(Data records)
....

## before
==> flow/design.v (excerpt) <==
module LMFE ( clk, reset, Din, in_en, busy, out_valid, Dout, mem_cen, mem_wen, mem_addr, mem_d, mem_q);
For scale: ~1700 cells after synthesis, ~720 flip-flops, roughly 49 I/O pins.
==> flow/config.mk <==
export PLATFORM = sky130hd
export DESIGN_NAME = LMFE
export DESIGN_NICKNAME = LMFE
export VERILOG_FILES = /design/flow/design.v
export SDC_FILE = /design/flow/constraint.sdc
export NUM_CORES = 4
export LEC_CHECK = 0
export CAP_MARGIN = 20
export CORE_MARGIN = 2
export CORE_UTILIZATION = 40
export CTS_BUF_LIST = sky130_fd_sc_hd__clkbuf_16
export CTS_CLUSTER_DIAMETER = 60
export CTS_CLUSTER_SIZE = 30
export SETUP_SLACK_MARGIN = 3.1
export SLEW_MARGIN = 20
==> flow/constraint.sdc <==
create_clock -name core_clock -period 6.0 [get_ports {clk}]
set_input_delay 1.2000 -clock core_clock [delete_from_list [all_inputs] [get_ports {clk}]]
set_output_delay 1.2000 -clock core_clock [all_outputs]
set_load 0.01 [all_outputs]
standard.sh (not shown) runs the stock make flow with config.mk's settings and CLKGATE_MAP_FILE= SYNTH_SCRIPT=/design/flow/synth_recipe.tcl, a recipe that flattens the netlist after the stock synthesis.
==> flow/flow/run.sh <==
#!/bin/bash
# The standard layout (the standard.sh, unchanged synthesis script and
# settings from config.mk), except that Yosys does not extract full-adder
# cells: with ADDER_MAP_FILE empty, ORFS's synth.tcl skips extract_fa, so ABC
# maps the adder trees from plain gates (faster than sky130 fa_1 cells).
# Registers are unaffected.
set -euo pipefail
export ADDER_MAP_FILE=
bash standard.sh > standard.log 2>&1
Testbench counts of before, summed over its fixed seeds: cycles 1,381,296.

....

→ What you need to do
Every line of the records above where the string "cells" is found should be copied.

→ Task response
For scale: ~1700 cells after synthesis, ~720 flip-flops, roughly 49 I/O pins.
# cells: with ADDER_MAP_FILE empty, ORFS's synth.tcl skips extract_fa, so ABC
# maps the adder trees from plain gates (faster than sky130 fa_1 cells).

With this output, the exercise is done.